Work to be completed –
What lines in the records include the string "cells"? Return each one.

Stored items
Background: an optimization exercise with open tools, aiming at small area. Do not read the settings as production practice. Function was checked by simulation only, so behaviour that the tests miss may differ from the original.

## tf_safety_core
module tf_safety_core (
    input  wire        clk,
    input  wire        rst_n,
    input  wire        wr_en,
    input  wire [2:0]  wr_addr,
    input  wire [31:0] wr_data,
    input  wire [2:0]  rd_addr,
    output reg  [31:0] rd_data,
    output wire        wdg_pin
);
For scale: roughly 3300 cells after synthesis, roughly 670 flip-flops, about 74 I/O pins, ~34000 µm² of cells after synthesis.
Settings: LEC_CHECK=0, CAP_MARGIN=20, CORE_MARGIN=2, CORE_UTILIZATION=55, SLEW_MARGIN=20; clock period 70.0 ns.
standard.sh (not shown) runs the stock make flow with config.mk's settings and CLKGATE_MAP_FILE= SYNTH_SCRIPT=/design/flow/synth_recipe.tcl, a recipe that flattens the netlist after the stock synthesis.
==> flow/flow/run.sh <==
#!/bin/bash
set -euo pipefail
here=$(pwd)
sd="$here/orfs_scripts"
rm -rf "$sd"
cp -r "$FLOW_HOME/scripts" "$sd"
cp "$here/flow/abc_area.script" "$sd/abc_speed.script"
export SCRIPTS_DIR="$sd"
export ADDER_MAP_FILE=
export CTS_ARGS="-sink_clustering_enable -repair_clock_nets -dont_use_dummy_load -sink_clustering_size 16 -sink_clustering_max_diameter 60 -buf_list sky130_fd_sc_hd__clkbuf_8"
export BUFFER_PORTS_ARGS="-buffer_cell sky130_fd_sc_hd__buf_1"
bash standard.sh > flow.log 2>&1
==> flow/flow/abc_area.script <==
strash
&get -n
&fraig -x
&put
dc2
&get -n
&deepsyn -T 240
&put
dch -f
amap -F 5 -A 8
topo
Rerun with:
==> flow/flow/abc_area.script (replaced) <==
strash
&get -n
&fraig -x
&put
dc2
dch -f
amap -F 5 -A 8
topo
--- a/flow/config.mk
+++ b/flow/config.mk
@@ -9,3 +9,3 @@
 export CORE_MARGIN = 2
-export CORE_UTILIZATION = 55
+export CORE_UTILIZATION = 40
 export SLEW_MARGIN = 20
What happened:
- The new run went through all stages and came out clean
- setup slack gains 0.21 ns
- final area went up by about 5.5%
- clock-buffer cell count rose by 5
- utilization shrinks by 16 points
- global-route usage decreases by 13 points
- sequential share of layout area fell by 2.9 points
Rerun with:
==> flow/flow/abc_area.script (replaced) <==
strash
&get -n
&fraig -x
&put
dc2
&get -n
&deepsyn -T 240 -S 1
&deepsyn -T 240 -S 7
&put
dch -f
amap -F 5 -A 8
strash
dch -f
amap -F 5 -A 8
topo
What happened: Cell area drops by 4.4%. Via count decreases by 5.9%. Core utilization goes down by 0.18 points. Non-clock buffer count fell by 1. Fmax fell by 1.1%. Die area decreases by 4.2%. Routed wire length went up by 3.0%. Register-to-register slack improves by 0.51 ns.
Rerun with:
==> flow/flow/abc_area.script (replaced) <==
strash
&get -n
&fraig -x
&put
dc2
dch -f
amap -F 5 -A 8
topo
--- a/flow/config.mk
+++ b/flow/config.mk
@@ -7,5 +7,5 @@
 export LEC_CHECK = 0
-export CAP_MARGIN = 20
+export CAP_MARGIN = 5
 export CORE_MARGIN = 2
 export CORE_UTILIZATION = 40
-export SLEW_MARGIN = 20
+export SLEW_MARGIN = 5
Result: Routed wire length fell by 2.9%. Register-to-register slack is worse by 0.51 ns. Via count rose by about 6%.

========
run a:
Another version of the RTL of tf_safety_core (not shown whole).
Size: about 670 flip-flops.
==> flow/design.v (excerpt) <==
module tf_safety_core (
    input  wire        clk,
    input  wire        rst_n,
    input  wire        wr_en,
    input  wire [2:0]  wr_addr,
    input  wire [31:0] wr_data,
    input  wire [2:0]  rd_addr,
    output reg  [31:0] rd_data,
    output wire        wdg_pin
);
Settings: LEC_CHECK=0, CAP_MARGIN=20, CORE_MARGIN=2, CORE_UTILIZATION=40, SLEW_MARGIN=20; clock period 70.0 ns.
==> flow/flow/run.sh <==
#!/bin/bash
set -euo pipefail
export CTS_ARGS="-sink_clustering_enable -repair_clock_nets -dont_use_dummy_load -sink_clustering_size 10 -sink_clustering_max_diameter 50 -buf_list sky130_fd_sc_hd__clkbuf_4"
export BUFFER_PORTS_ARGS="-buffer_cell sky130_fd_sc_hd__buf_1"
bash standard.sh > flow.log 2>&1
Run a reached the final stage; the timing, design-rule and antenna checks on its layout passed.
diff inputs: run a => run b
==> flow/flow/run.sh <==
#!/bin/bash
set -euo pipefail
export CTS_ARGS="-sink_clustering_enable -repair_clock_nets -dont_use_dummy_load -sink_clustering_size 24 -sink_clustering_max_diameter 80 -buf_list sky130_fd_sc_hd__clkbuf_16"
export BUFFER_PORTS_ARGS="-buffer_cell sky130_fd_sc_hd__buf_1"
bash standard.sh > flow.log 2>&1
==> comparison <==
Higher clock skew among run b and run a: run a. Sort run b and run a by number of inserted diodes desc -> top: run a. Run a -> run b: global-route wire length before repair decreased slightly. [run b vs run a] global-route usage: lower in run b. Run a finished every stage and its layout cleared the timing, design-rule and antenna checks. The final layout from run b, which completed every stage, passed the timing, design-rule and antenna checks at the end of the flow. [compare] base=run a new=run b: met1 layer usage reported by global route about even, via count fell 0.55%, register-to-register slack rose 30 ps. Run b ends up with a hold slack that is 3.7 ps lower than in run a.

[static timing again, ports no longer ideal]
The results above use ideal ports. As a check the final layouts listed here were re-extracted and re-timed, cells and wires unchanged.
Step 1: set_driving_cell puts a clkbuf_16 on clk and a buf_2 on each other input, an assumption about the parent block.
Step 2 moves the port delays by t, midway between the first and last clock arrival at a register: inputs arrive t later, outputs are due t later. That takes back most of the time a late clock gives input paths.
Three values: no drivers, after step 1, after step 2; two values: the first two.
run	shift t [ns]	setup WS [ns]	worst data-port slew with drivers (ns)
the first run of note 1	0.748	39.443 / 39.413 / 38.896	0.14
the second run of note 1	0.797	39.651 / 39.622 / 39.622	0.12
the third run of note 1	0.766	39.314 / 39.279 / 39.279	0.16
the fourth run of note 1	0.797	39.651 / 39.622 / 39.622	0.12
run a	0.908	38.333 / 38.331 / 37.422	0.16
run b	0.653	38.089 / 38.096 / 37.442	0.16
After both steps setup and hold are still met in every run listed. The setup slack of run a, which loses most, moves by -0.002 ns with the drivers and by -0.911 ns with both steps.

--

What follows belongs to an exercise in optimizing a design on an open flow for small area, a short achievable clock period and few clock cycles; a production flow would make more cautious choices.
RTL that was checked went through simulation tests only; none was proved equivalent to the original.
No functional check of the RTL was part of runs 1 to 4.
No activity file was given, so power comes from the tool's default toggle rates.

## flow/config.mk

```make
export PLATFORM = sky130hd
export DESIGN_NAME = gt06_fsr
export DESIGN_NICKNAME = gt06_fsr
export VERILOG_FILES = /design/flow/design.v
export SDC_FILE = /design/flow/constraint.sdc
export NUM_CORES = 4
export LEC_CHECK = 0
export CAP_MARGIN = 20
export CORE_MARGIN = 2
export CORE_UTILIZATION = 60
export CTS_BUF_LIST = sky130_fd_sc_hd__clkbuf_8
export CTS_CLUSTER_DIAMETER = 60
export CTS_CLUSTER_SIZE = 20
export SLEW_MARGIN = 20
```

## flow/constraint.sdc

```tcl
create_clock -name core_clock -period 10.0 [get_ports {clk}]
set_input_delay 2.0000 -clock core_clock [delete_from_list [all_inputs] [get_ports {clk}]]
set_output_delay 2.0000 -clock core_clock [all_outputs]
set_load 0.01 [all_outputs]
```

Result –
For scale: roughly 3300 cells after synthesis, roughly 670 flip-flops, about 74 I/O pins, ~34000 µm² of cells after synthesis.
The results above use ideal ports. As a check the final layouts listed here were re-extracted and re-timed, cells and wires unchanged.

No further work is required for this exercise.